** PROVIDED DATA follows **
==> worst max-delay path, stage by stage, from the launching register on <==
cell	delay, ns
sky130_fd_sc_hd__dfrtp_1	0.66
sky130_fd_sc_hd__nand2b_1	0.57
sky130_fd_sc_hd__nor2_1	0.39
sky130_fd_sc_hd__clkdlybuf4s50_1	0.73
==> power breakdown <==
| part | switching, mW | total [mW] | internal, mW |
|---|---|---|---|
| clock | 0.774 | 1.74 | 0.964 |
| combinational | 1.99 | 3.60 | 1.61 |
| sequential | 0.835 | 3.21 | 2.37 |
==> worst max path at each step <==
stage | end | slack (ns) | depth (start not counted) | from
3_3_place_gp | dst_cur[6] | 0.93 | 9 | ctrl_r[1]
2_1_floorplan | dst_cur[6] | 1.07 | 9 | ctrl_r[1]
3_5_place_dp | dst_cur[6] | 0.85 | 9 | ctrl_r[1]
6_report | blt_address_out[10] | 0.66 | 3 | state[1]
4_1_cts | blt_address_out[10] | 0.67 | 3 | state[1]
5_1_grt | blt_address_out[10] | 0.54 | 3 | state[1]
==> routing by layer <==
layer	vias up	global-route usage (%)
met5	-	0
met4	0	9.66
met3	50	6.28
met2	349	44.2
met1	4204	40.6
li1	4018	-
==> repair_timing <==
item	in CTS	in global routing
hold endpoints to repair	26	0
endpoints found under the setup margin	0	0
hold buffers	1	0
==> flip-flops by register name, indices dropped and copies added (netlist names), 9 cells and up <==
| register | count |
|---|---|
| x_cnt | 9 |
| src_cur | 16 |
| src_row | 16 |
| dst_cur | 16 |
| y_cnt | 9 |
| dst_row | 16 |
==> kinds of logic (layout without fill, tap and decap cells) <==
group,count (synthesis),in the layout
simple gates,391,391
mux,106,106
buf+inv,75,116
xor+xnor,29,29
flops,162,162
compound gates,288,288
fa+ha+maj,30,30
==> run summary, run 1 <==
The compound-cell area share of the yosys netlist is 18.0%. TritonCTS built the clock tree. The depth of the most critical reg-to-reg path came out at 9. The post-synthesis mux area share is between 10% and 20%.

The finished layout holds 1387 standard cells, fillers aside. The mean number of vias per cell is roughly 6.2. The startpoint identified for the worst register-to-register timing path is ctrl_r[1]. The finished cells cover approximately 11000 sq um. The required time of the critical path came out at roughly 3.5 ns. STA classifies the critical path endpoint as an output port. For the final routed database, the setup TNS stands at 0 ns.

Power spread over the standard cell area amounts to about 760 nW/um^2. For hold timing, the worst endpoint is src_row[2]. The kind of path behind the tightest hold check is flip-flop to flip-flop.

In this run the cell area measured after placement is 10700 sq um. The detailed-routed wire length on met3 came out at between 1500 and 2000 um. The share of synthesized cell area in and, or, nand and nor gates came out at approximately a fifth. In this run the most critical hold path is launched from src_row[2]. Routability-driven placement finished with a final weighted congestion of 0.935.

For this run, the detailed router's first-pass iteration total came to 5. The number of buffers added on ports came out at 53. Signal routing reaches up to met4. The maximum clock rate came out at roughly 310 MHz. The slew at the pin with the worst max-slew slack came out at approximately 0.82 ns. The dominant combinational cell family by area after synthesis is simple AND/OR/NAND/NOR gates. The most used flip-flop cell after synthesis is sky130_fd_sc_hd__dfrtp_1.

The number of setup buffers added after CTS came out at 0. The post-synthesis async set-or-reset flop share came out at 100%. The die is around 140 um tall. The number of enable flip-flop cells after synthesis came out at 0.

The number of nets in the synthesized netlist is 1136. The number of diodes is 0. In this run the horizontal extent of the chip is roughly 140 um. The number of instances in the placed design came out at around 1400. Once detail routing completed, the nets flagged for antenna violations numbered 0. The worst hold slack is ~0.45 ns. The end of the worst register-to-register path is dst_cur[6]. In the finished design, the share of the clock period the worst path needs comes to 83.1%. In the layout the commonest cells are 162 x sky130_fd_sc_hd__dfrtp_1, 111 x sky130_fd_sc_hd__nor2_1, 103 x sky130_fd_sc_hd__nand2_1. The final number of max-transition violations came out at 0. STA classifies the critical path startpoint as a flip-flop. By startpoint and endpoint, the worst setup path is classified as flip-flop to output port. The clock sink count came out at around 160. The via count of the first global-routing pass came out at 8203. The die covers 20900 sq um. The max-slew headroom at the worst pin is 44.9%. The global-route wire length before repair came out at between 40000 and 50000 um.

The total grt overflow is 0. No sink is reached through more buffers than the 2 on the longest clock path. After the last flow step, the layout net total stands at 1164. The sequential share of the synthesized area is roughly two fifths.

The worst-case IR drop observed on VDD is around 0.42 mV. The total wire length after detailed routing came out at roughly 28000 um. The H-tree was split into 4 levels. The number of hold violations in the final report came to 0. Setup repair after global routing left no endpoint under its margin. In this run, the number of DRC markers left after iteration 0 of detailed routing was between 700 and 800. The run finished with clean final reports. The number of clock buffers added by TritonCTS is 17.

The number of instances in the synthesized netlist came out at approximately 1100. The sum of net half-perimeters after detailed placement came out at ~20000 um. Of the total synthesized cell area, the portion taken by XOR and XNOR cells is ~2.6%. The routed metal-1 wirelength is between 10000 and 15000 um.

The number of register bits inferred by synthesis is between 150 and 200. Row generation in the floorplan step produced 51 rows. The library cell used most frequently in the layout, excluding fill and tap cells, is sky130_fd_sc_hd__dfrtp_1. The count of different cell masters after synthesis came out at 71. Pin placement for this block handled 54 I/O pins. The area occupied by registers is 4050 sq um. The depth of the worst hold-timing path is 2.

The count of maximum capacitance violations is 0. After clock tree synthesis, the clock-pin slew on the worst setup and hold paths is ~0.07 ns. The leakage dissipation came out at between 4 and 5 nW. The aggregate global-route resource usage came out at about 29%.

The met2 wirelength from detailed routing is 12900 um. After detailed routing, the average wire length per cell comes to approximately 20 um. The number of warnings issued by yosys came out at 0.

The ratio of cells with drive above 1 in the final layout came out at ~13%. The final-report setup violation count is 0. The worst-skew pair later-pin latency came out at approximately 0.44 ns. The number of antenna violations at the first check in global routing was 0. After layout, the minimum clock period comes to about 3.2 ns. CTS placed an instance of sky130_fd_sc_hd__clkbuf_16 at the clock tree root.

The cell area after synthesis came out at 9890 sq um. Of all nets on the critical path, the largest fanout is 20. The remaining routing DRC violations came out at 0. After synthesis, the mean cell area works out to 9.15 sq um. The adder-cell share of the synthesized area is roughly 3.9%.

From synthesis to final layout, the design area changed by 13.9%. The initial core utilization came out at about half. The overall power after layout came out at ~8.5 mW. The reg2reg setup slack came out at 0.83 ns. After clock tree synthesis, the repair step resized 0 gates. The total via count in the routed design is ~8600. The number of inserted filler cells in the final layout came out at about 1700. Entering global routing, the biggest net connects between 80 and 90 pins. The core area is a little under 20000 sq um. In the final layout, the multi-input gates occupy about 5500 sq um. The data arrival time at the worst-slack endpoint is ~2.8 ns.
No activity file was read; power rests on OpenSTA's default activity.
** End of PROVIDED DATA **
** PROVIDED DATA follows **
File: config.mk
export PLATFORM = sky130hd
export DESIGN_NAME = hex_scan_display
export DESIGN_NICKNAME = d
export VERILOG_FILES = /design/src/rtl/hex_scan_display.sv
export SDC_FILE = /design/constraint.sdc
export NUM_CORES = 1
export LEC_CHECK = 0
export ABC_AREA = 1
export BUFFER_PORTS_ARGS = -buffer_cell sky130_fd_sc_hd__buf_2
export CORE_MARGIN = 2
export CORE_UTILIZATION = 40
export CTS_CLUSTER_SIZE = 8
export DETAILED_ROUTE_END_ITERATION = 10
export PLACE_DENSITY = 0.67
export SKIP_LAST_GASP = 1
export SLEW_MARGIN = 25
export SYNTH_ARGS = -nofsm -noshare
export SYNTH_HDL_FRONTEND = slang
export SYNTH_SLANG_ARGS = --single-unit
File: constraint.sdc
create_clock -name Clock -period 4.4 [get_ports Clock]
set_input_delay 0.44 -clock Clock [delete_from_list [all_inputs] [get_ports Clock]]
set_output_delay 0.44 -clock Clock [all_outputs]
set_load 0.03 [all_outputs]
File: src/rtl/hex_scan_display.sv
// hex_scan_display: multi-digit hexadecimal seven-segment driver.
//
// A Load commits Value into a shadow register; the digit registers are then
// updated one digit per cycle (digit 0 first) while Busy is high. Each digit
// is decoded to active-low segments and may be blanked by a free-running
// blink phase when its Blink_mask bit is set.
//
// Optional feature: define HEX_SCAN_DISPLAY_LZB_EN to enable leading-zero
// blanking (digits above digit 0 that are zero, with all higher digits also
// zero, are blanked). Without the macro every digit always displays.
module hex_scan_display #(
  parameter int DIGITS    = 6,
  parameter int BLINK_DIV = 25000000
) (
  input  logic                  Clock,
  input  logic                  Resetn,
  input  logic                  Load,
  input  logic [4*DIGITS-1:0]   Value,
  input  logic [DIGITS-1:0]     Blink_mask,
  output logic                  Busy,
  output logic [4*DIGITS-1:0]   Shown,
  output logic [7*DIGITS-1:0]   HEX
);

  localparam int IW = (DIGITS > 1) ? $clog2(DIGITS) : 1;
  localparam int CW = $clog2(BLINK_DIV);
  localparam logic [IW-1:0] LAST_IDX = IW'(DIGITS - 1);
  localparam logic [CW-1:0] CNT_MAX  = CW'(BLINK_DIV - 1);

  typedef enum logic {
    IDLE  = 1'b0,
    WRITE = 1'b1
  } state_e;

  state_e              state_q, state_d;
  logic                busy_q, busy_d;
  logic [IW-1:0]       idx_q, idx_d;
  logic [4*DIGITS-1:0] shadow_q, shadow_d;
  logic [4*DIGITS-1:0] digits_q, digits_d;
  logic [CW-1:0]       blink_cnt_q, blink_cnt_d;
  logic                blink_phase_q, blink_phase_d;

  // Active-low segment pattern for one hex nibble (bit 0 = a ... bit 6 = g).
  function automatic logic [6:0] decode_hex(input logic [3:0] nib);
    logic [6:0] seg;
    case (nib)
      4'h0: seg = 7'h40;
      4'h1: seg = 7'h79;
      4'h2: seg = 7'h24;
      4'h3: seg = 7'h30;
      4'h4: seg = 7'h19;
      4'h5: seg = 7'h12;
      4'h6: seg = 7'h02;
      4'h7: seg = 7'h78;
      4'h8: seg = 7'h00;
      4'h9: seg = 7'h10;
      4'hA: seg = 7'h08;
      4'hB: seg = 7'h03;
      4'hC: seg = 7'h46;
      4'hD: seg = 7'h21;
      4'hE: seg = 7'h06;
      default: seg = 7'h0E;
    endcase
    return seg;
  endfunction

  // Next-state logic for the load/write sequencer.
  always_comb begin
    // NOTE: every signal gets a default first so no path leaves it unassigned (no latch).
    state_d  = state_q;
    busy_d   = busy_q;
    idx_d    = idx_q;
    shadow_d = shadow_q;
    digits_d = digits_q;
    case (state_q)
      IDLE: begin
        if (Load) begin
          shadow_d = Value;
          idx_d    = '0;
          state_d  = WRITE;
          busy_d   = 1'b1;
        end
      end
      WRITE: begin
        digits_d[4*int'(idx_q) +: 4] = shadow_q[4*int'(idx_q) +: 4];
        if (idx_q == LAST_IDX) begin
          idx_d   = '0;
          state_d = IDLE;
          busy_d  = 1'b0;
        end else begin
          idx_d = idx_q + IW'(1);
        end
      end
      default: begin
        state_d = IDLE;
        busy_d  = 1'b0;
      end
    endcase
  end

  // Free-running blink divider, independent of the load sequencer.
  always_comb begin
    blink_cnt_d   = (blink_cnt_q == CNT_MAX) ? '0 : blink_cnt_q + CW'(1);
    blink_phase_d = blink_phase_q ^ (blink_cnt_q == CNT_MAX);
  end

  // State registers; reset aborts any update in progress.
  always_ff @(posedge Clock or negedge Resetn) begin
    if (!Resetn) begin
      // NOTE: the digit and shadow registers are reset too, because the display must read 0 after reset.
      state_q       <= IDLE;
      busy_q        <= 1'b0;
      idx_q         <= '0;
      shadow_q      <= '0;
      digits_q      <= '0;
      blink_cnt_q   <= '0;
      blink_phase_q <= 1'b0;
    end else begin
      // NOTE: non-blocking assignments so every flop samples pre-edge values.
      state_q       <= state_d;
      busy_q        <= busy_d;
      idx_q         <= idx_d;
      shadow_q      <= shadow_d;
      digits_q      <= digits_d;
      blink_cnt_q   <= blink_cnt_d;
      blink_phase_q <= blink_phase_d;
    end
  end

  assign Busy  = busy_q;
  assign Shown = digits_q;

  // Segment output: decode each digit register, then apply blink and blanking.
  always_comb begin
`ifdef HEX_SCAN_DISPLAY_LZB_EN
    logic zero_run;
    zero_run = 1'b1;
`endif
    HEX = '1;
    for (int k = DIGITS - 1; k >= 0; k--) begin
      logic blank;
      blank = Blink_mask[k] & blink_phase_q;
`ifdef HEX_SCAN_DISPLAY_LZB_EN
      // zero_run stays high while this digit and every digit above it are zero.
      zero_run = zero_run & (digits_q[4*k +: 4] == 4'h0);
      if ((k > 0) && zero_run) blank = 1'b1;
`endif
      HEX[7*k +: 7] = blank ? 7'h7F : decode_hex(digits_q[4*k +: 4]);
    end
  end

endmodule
** End of PROVIDED DATA **
** PROVIDED DATA follows **
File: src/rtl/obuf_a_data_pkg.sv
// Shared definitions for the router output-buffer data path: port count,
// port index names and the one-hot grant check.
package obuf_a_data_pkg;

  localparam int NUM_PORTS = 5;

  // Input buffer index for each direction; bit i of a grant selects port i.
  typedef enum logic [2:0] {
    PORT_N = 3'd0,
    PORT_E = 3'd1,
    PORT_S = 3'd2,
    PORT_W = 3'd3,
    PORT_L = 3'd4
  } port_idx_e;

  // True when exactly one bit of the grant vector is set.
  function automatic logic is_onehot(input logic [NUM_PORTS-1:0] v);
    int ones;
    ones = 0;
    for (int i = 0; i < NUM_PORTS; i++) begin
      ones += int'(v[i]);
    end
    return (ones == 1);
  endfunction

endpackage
** End of PROVIDED DATA **
> **EXERCISE OBJECTIVE**
Reproduce all lines from the records above that include the word "simple".

> **RESPONSE**
simple gates,391,391
For this run, the detailed router's first-pass iteration total came to 5. The number of buffers added on ports came out at 53. Signal routing reaches up to met4. The maximum clock rate came out at roughly 310 MHz. The slew at the pin with the worst max-slew slack came out at approximately 0.82 ns. The dominant combinational cell family by area after synthesis is simple AND/OR/NAND/NOR gates. The most used flip-flop cell after synthesis is sky130_fd_sc_hd__dfrtp_1.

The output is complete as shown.